Welche Unterstützung bietet Ihr – neben Geld?
Als Teil eines digitalen Medien Powerhouse, das Marketing in all seinen Facetten versteht und beherrscht, unterstützen wir nicht nur bei der Kreation und Produktion von TV-Spots. Wir übernehmen auch die Mediaplanung, unterstützen bei 360° TV-Kampagnen wie beispielsweise Product Placement, Sponsoring und Advertorials, und tracken den Erfolg der Kampagnen. Darüber hinaus vernetzen wir unsere Partnerunternehmen mit anderen Beteiligungen aus dem Digitalbereich.
Wie entscheidet Ihr, ob Ihr in ein Start-up investiert: Bauchgefühl, Daten, Beides oder was ganz anderes?
In erster Linie konzentrieren wir uns auf Geschäftsmodelle, die wir gut kennen und deren Funktionsweisen wir verstehen. Dazu gehören insbesondere B2C-Produkte und B2C-Services. Hier verfügen wir über extensive Erfahrung und können die vorliegenden Daten meist gut einschätzen und analysieren. Das Bauchgefühl kommt vor allem beim Unternehmerteam zum Tragen. Hier gibt es zwar auch ein paar Datenpunkte, wie Ausbildung oder Erfahrung in dem betreffenden Sektor, aber letztendlich ist nicht alles quantifizierbar.
Wie organisiert Ihr den Austausch mit Euren Portfolio-Firmen, welche Tools nutzt Ihr?
Wir setzen vor allem auf den persönlichen Austausch. Dazu organisieren wir regelmäßig Treffen auch mit Spezialisten aus dem Bereich Marketing, die immer wieder neuen Input liefern.
Was ist wichtiger: Das Team oder die Idee?
Eine Idee allein ist nichts wert. Es kommt vor allem darauf an, wie eine Idee umgesetzt wird. Dazu gehören die Gründerpersönlichkeiten, die Prozesse, die Kunden und andere Dinge, die letztendlich die Substanz eines jungen Wachstumsunternehmens ausmachen. Daneben muss das Timing stimmen. Facebook war nicht das erste Social Network, Zalando nicht der erste Schuhhändler.
Nicht jedes Start-up läuft rund, nicht jedes wird ein Erfolg. Was macht Ihr, wenn eine Eurer Beteiligungen in Schieflage gerät?
Natürlich versuchen wir zu unterstützen, aber herumreißen müssen das Steuer die Unternehmer selbst.
Und woran merkt Ihr, dass Ihr bei einem Start-up die endgültige Reißleine ziehen müsst?

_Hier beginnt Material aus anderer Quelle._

### config.mk
export PLATFORM = sky130hd
export DESIGN_NAME = brm_ctrl
export DESIGN_NICKNAME = d
export VERILOG_FILES = /design/src/rtl/brm_pkg.sv /design/src/rtl/brm_ctrl.sv
export SDC_FILE = /design/constraint.sdc
export NUM_CORES = 1
export LEC_CHECK = 0
export BUFFER_PORTS_ARGS = -buffer_cell sky130_fd_sc_hd__buf_4
export CORE_MARGIN = 4
export CORE_UTILIZATION = 40
export DETAILED_ROUTE_END_ITERATION = 8
export RECOVER_POWER = 25
export REMOVE_ABC_BUFFERS = 1
export SKIP_LAST_GASP = 1
export SYNTH_ARGS = -nofsm -noshare
export SYNTH_HDL_FRONTEND = slang
export SYNTH_SLANG_ARGS = --single-unit
### constraint.sdc
create_clock -name clk -period 2.2 [get_ports clk]
set_input_delay 0.44 -clock clk [delete_from_list [all_inputs] [get_ports clk]]
set_output_delay 0.44 -clock clk [all_outputs]
set_load 0.02 [all_outputs]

Vorab, wir bewegen uns im Venture-Capital-Bereich und da kommt es hin und wieder vor, dass nicht alles so läuft, wie man sich das vorher gedacht hat. Wichtig ist, dass die Unternehmer den Ernst der Lage erkennen und entsprechend handeln. Die Reißleine zieht man vor allem dann, wenn dem Management die Lage aus dem Ruder läuft.
Gebt Ihr uns einen Einblick in Euer Anti-Portfolio – bei welchen, jetzt erfolgreichen, Firmen seid Ihr leider nicht eingestiegen?

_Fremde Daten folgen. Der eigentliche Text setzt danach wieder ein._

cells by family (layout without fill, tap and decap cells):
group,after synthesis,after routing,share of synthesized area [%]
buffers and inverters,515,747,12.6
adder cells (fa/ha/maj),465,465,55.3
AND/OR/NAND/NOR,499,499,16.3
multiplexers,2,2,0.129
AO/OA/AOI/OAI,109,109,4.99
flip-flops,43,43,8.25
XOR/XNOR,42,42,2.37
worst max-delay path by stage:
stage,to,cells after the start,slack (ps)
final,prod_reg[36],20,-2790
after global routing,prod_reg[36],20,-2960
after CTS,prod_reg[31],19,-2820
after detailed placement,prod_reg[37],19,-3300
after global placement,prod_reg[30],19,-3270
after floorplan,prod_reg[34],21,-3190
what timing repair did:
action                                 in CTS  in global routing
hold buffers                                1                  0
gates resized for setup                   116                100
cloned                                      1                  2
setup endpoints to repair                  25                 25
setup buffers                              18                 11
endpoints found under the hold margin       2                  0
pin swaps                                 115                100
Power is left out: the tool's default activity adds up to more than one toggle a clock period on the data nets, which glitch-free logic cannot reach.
<file path="src/sv/eeg_pkg.sv">
// Package with shared types for the extended Euclid GCD block.
`timescale 1ns / 1ps
package eeg_pkg;

  // Commands from the controller to the datapath.
  typedef struct packed {
    logic load;      // capture operands and start values
    logic div_start; // begin one quotient division
    logic mul_start; // begin the multiply-subtract pass
    logic fix_sign;  // negate results when old_r is negative
  } eeg_cmd_t;

  // Status from the datapath to the controller.
  typedef struct packed {
    logic r_zero;   // current remainder is zero
    logic div_done; // quotient ready
    logic mul_done; // updates written back
  } eeg_sts_t;

endpackage

</file>
<file path="src/sv/extended_euclid_gcd.sv">
// Top level of the extended Euclid GCD block: stream ports, controller, datapath.
`timescale 1ns / 1ps
// Computes g = gcd(a, b) and Bezout coefficients x, y with a*x + b*y = g using
// the Euclidean recurrence with quotients truncated toward zero; results are
// wrapped at DATA_WIDTH bits, negated together when the final remainder is
// negative, and sign-extended to 64 bits. a = b = 0 gives g = 0, x = 1, y = 0.
// One request is processed at a time. Each Euclid step runs a test, a
// bit-serial division and a shift-add multiply-subtract pass; the number
// of steps is at most about 92 for 64-bit operands.
// in_tready is high only while the block is idle; the result is held on
// out_tdata until it is taken.
module extended_euclid_gcd
  import eeg_pkg::*;
#(
  parameter int DATA_WIDTH = 64
) (
  input  logic         clk,
  input  logic         rst_n,
  input  logic         in_tvalid,
  output logic         in_tready,
  input  logic [127:0] in_tdata,   // operand_a [63:0], operand_b [127:64]
  output logic         out_tvalid,
  input  logic         out_tready,
  output logic [191:0] out_tdata   // divisor [63:0], coeff_a [127:64], coeff_b [191:128]
);

  eeg_cmd_t cmd;
  eeg_sts_t sts;
  logic     idle, res_valid, in_fire, out_fire;
  logic [DATA_WIDTH-1:0] g, x, y;

  assign in_tready  = idle;
  assign in_fire    = in_tvalid && idle;
  assign out_tvalid = res_valid;
  assign out_fire   = res_valid && out_tready;

  eeg_ctrl u_ctrl (
    .clk, .rst_n, .in_fire, .out_fire, .sts, .cmd, .idle, .res_valid
  );

  // only the low DATA_WIDTH bits of each operand take part
  eeg_datapath #(.DATA_WIDTH(DATA_WIDTH)) u_dp (
    .clk, .rst_n, .cmd, .sts,
    .a_in (in_tdata[DATA_WIDTH-1:0]),
    .b_in (in_tdata[64 +: DATA_WIDTH]),
    .g_out(g), .x_out(x), .y_out(y)
  );

  // sign-extend each result to 64 bits
  assign out_tdata = {64'(signed'(y)), 64'(signed'(x)), 64'(signed'(g))};

endmodule

</file>
<file path="src/sv/eeg_datapath.sv">
// Datapath: remainder/coefficient registers, serial divider, serial multiply-subtract.
`timescale 1ns / 1ps
module eeg_datapath
  import eeg_pkg::*;
#(
  parameter int DATA_WIDTH = 64
) (
  input  logic                  clk,
  input  logic                  rst_n,
  input  eeg_cmd_t              cmd,
  output eeg_sts_t              sts,
  input  logic [DATA_WIDTH-1:0] a_in,
  input  logic [DATA_WIDTH-1:0] b_in,
  output logic [DATA_WIDTH-1:0] g_out,
  output logic [DATA_WIDTH-1:0] x_out,
  output logic [DATA_WIDTH-1:0] y_out
);

  localparam int CW = $clog2(DATA_WIDTH + 1);

  logic [DATA_WIDTH-1:0] old_r_r, r_r, old_s_r, s_r, old_t_r, t_r;
  logic [DATA_WIDTH-1:0] old_r_nxt, r_nxt, old_s_nxt, s_nxt, old_t_nxt, t_nxt;

  // Restoring divider on magnitudes, one quotient bit per cycle.
  logic [DATA_WIDTH-1:0] dq_r, dq_nxt, dd_r, dd_nxt;
  logic [DATA_WIDTH:0]   rem_r, rem_nxt, rem_sh, rem_sub;
  logic                  qneg_r, qneg_nxt, dbusy_r, dbusy_nxt;
  logic [CW-1:0]         dcnt_r, dcnt_nxt;

  // Shift-add multipliers: q times r, s, t, one multiplier bit per cycle.
  logic [DATA_WIDTH-1:0] q_r, q_nxt, mr_r, mr_nxt, ms_r, ms_nxt, mt_r, mt_nxt;
  logic [DATA_WIDTH-1:0] pr_r, pr_nxt, ps_r, ps_nxt, pt_r, pt_nxt;
  logic                  mbusy_r, mbusy_nxt;
  logic [CW-1:0]         mcnt_r, mcnt_nxt;

  logic                  div_done_r, div_done_nxt, mul_done_r, mul_done_nxt;
  logic [DATA_WIDTH-1:0] qmag;

  assign rem_sh  = {rem_r[DATA_WIDTH-1:0], dq_r[DATA_WIDTH-1]};
  assign rem_sub = rem_sh - {1'b0, dd_r};
  assign qmag    = dq_r;

  always_comb begin
    old_r_nxt = old_r_r; r_nxt = r_r; old_s_nxt = old_s_r; s_nxt = s_r;
    old_t_nxt = old_t_r; t_nxt = t_r;
    dq_nxt = dq_r; dd_nxt = dd_r; rem_nxt = rem_r; qneg_nxt = qneg_r;
    dbusy_nxt = dbusy_r; dcnt_nxt = dcnt_r; div_done_nxt = 1'b0;
    q_nxt = q_r; mr_nxt = mr_r; ms_nxt = ms_r; mt_nxt = mt_r;
    pr_nxt = pr_r; ps_nxt = ps_r; pt_nxt = pt_r;
    mbusy_nxt = mbusy_r; mcnt_nxt = mcnt_r; mul_done_nxt = 1'b0;

    if (cmd.load) begin
      old_r_nxt = a_in; r_nxt = b_in;
      old_s_nxt = DATA_WIDTH'(1); s_nxt = '0;
      old_t_nxt = '0; t_nxt = DATA_WIDTH'(1);
    end

    if (cmd.fix_sign && old_r_r[DATA_WIDTH-1]) begin
      old_r_nxt = -old_r_r; old_s_nxt = -old_s_r; old_t_nxt = -old_t_r;
    end

    if (cmd.div_start) begin
      dq_nxt    = old_r_r[DATA_WIDTH-1] ? -old_r_r : old_r_r;
      dd_nxt    = r_r[DATA_WIDTH-1] ? -r_r : r_r;
      qneg_nxt  = old_r_r[DATA_WIDTH-1] ^ r_r[DATA_WIDTH-1];
      rem_nxt   = '0;
      dcnt_nxt  = CW'(DATA_WIDTH);
      dbusy_nxt = 1'b1;
    end else if (dbusy_r) begin
      if (!rem_sub[DATA_WIDTH]) begin
        rem_nxt = rem_sub;
        dq_nxt  = {dq_r[DATA_WIDTH-2:0], 1'b1};
      end else begin
        rem_nxt = rem_sh;
        dq_nxt  = {dq_r[DATA_WIDTH-2:0], 1'b0};
      end
      dcnt_nxt = dcnt_r - CW'(1);
      if (dcnt_r == CW'(1)) begin
        dbusy_nxt = 1'b0; div_done_nxt = 1'b1;
      end
    end

    if (cmd.mul_start) begin
      q_nxt  = qneg_r ? -qmag : qmag;
      mr_nxt = r_r; ms_nxt = s_r; mt_nxt = t_r;
      pr_nxt = '0; ps_nxt = '0; pt_nxt = '0;
      mcnt_nxt  = CW'(DATA_WIDTH);
      mbusy_nxt = 1'b1;
    end else if (mbusy_r) begin
      if (q_r[0]) begin
        pr_nxt = pr_r + mr_r; ps_nxt = ps_r + ms_r; pt_nxt = pt_r + mt_r;
      end
      q_nxt  = q_r >> 1;
      mr_nxt = mr_r << 1; ms_nxt = ms_r << 1; mt_nxt = mt_r << 1;
      mcnt_nxt = mcnt_r - CW'(1);
      if (mcnt_r == CW'(1)) begin
        mbusy_nxt = 1'b0; mul_done_nxt = 1'b1;
        // advance the recurrence: old <- cur, cur <- old - q*cur
        old_r_nxt = r_r; r_nxt = old_r_r - pr_nxt;
        old_s_nxt = s_r; s_nxt = old_s_r - ps_nxt;
        old_t_nxt = t_r; t_nxt = old_t_r - pt_nxt;
      end
    end
  end

  always_ff @(posedge clk) begin
    if (!rst_n) begin
      dbusy_r <= 1'b0; mbusy_r <= 1'b0;
      div_done_r <= 1'b0; mul_done_r <= 1'b0;
      dcnt_r <= '0; mcnt_r <= '0;
    end else begin
      dbusy_r <= dbusy_nxt; mbusy_r <= mbusy_nxt;
      div_done_r <= div_done_nxt; mul_done_r <= mul_done_nxt;
      dcnt_r <= dcnt_nxt; mcnt_r <= mcnt_nxt;
    end
    old_r_r <= old_r_nxt; r_r <= r_nxt; old_s_r <= old_s_nxt; s_r <= s_nxt;
    old_t_r <= old_t_nxt; t_r <= t_nxt;
    dq_r <= dq_nxt; dd_r <= dd_nxt; rem_r <= rem_nxt; qneg_r <= qneg_nxt;
    q_r <= q_nxt; mr_r <= mr_nxt; ms_r <= ms_nxt; mt_r <= mt_nxt;
    pr_r <= pr_nxt; ps_r <= ps_nxt; pt_r <= pt_nxt;
  end

  assign sts.r_zero   = (r_r == '0);
  assign sts.div_done = div_done_r;
  assign sts.mul_done = mul_done_r;
  assign g_out = old_r_r;
  assign x_out = old_s_r;
  assign y_out = old_t_r;

`ifndef SYNTH
  a_not_both_busy: assert property (@(posedge clk) disable iff (!rst_n)
    !(dbusy_r && mbusy_r)) else $error("divider and multiplier overlap");
  a_div_len: assert property (@(posedge clk) disable iff (!rst_n)
    cmd.div_start |=> dbusy_r && dcnt_r == CW'(DATA_WIDTH))
    else $error("divider did not start");
  a_remainder_bound: assert property (@(posedge clk) disable iff (!rst_n)
    dbusy_r |-> rem_r < {1'b0, dd_r}) else $error("partial remainder too large");
`endif

endmodule

</file>
<file path="src/sv/eeg_ctrl.sv">
// Controller state machine sequencing the Euclid iterations.
`timescale 1ns / 1ps
module eeg_ctrl
  import eeg_pkg::*;
(
  input  logic     clk,
  input  logic     rst_n,
  input  logic     in_fire,
  input  logic     out_fire,
  input  eeg_sts_t sts,
  output eeg_cmd_t cmd,
  output logic     idle,
  output logic     res_valid
);

  localparam logic [2:0] ST_IDLE = 3'd0;
  localparam logic [2:0] ST_TEST = 3'd1;
  localparam logic [2:0] ST_DIV  = 3'd2;
  localparam logic [2:0] ST_MUL  = 3'd3;
  localparam logic [2:0] ST_FIX  = 3'd4;
  localparam logic [2:0] ST_OUT  = 3'd5;

  logic [2:0] state_r, state_nxt;

  always_comb begin
    state_nxt = state_r;
    cmd = '0;
    unique case (state_r)
      ST_IDLE: begin
        if (in_fire) begin
          cmd.load = 1'b1; state_nxt = ST_TEST;
        end
      end
      ST_TEST: begin
        if (sts.r_zero) begin
          state_nxt = ST_FIX;
        end else begin
          cmd.div_start = 1'b1; state_nxt = ST_DIV;
        end
      end
      ST_DIV: begin
        if (sts.div_done) begin
          cmd.mul_start = 1'b1; state_nxt = ST_MUL;
        end
      end
      ST_MUL: begin
        if (sts.mul_done) state_nxt = ST_TEST;
      end
      ST_FIX: begin
        cmd.fix_sign = 1'b1; state_nxt = ST_OUT;
      end
      ST_OUT: begin
        if (out_fire) state_nxt = ST_IDLE;
      end
      default: state_nxt = ST_IDLE;
    endcase
  end

  always_ff @(posedge clk) begin
    if (!rst_n) state_r <= ST_IDLE;
    else        state_r <= state_nxt;
  end

  assign idle      = (state_r == ST_IDLE);
  assign res_valid = (state_r == ST_OUT);

`ifndef SYNTH
  a_load_only_idle: assert property (@(posedge clk) disable iff (!rst_n)
    in_fire |-> state_r == ST_IDLE) else $error("request taken while busy");
  a_out_holds: assert property (@(posedge clk) disable iff (!rst_n)
    res_valid && !out_fire |=> res_valid) else $error("result dropped");
  a_one_cmd: assert property (@(posedge clk) disable iff (!rst_n)
    $onehot0(cmd)) else $error("overlapping commands");
`endif

endmodule

</file>
File: config.mk
export PLATFORM = sky130hd
export DESIGN_NAME = ufmc_div
export DESIGN_NICKNAME = d
export VERILOG_FILES = /design/src/hdl/ufmc_pkg.sv /design/src/hdl/ufmc_div.sv
export SDC_FILE = /design/constraint.sdc
export NUM_CORES = 1
export LEC_CHECK = 0
export BUFFER_PORTS_ARGS = -buffer_cell sky130_fd_sc_hd__buf_2
export CORE_MARGIN = 3
export CORE_UTILIZATION = 57
export DETAILED_ROUTE_END_ITERATION = 16
export PLACE_DENSITY = 0.89
export SLEW_MARGIN = 10
export SYNTH_ARGS = -nofsm -noshare
export SYNTH_HDL_FRONTEND = slang
export SYNTH_SLANG_ARGS = --single-unit
File: constraint.sdc
create_clock -name clk -period 4.29 [get_ports clk]
set_input_delay 0.858 -clock clk [delete_from_list [all_inputs] [get_ports clk]]
set_output_delay 0.858 -clock clk [all_outputs]
set_load 0.01 [all_outputs]
File: src/hdl/ufmc_pkg.sv
// Shared types and constants for the union-find maze carver.
// Used by ufmc_div and union_find_maze_carver_top; depends on nothing else.
package ufmc_pkg;

  localparam int MAX_CELLS   = 1024;  // size of the parent, rank and wall stores
  localparam int CELL_W      = 10;  // cell index field width
  localparam int CFG_W       = 11;  // configuration register width
  localparam int RANK_W      = 4;
  localparam int WALL_W      = 4;
  localparam int CNT_W       = 10;  // accepted edge counter width
  localparam int CFG_IDX_W   = 1;
  localparam int IN_TDATA_W  = 24;
  localparam int OUT_TDATA_W = 24;
  localparam int DIV_STEPS   = CELL_W;
  localparam int DIV_CNT_W   = 4;

  localparam logic [RANK_W-1:0] RANK_MAX = 4'd15;

  localparam logic [WALL_W-1:0] WALL_TOP    = 4'd1;
  localparam logic [WALL_W-1:0] WALL_RIGHT  = 4'd2;
  localparam logic [WALL_W-1:0] WALL_BOTTOM = 4'd4;
  localparam logic [WALL_W-1:0] WALL_LEFT   = 4'd8;
  localparam logic [WALL_W-1:0] WALL_ALL    = WALL_TOP | WALL_RIGHT | WALL_BOTTOM | WALL_LEFT;

  typedef enum logic [CFG_IDX_W-1:0] {
    REG_COLUMNS    = 1'b0,
    REG_CELL_COUNT = 1'b1
  } cfg_reg_t;

  typedef enum logic [4:0] {
    ST_CLEAR,
    ST_IDLE,
    ST_FIND_RD,
    ST_FIND_CHK,
    ST_COMP_RD,
    ST_COMP_CHK,
    ST_RANK_RD_A,
    ST_RANK_RD_B,
    ST_RANK_CHK,
    ST_DIV_A,
    ST_DIV_B,
    ST_WALL_RD_A,
    ST_WALL_RD_B,
    ST_WALL_CHK,
    ST_WALL_WR_A,
    ST_WALL_WR_B,
    ST_DONE
  } state_t;

  // Result of the shared divider; done pulses for one cycle.
  typedef struct packed {
    logic              done;
    logic [CELL_W-1:0] quot;
    logic [CFG_W-1:0]  rem;
  } div_res_t;

endpackage
$ cat src/rtl/fms_back.sv
// Back end: serializes queued jobs into result transfers.
module fms_back (
  input  logic          clk,
  input  logic          rst,
  input  logic          head_valid,
  input  fms_pkg::job_t head_job,
  output logic          pop,
  input  logic [15:0]   device_id,
  output logic          res_valid,
  input  logic          res_ready,
  output logic [1:0]    kind,
  output logic [7:0]    tx_byte,
  output logic          last,
  output logic [15:0]   servo_width
);
  import fms_pkg::*;

  logic [REPLY_IDX_W-1:0] byte_idx;
  logic                   load;
  logic                   is_packet;
  logic                   at_end;
  logic [15:0]            sum;
  logic [7:0]             cur_byte;

  assign is_packet = head_job.kind == KIND_PACKET;
  assign load      = head_valid && (!res_valid || res_ready);
  assign at_end    = !is_packet || byte_idx == REPLY_IDX_W'(PACKET_BYTES - 1);
  assign pop       = load && at_end;

  // Byte-sum checksum over all bytes ahead of it, headers included
  assign sum = 16'(HDR_0) + 16'(HDR_1)
             + {8'd0, device_id[7:0]} + {8'd0, device_id[15:8]}
             + {8'd0, head_job.param[7:0]} + {8'd0, head_job.param[15:8]}
             + {8'd0, head_job.cmd};

  // Packet byte at the current position
  always_comb begin
    case (byte_idx)
      4'd0:    cur_byte = HDR_0;
      4'd1:    cur_byte = HDR_1;
      4'd2:    cur_byte = device_id[7:0];
      4'd3:    cur_byte = device_id[15:8];
      4'd4:    cur_byte = head_job.param[7:0];
      4'd5:    cur_byte = head_job.param[15:8];
      4'd8:    cur_byte = head_job.cmd;
      4'd10:   cur_byte = sum[7:0];
      4'd11:   cur_byte = sum[15:8];
      default: cur_byte = 8'h00;
    endcase
  end

  // Byte position within the packet
  always_ff @(posedge clk) begin
    if (rst) begin
      byte_idx <= '0;
    end else if (load) begin
      byte_idx <= at_end ? '0 : byte_idx + 1'b1;
    end
  end

  // Output register
  always_ff @(posedge clk) begin
    if (rst) begin
      res_valid <= 1'b0;
    end else if (load) begin
      res_valid <= 1'b1;
    end else if (res_ready) begin
      res_valid <= 1'b0;
    end
  end

  always_ff @(posedge clk) begin
    if (load) begin
      kind        <= head_job.kind;
      tx_byte     <= is_packet ? cur_byte : 8'h00;
      last        <= at_end;
      servo_width <= head_job.servo_width;
    end
  end

endmodule
## config.mk

```make
export PLATFORM = sky130hd
export DESIGN_NAME = dhlt_cell
export DESIGN_NICKNAME = d
export VERILOG_FILES = /design/src/hw/rtl/assert_macros.svh /design/src/hw/rtl/dhlt_pkg.sv /design/src/hw/rtl/dhlt_cell.sv
export SDC_FILE = /design/constraint.sdc
export NUM_CORES = 1
export LEC_CHECK = 0
export ABC_AREA = 1
export BUFFER_PORTS_ARGS = -buffer_cell sky130_fd_sc_hd__buf_2
export CAP_MARGIN = 20
export CELL_PAD_IN_SITES_DETAIL_PLACEMENT = 1
export CELL_PAD_IN_SITES_GLOBAL_PLACEMENT = 1
export CORE_UTILIZATION = 40
export CTS_CLUSTER_SIZE = 12
export DETAILED_ROUTE_END_ITERATION = 10
export MAX_ROUTING_LAYER = met4
export PLACE_DENSITY = 0.81
export SKIP_CTS_REPAIR_TIMING = 1
export SYNTH_ARGS = -nofsm -noshare
export SYNTH_HDL_FRONTEND = slang
export SYNTH_SLANG_ARGS = --single-unit
```

## constraint.sdc

```tcl
create_clock -name clk -period 2.35 [get_ports clk]
set_input_delay 0.235 -clock clk [delete_from_list [all_inputs] [get_ports clk]]
set_output_delay 0.235 -clock clk [all_outputs]
set_load 0.01 [all_outputs]
```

Wir haben bei einigen Unternehmen, die dann stark gewachsen sind, nicht investiert – darunter solche Namen wie Uber. In manchen Fällen wäre es vielleicht sogar attraktiv gewesen, sich zu engagieren. In anderen Fällen sind wir froh, so entschieden zu haben. Eine erfolgreiche Entwicklung der Umsätze reicht nicht. Geld verdient ein Investor nur, wenn auch die Einstiegsbewertung stimmt.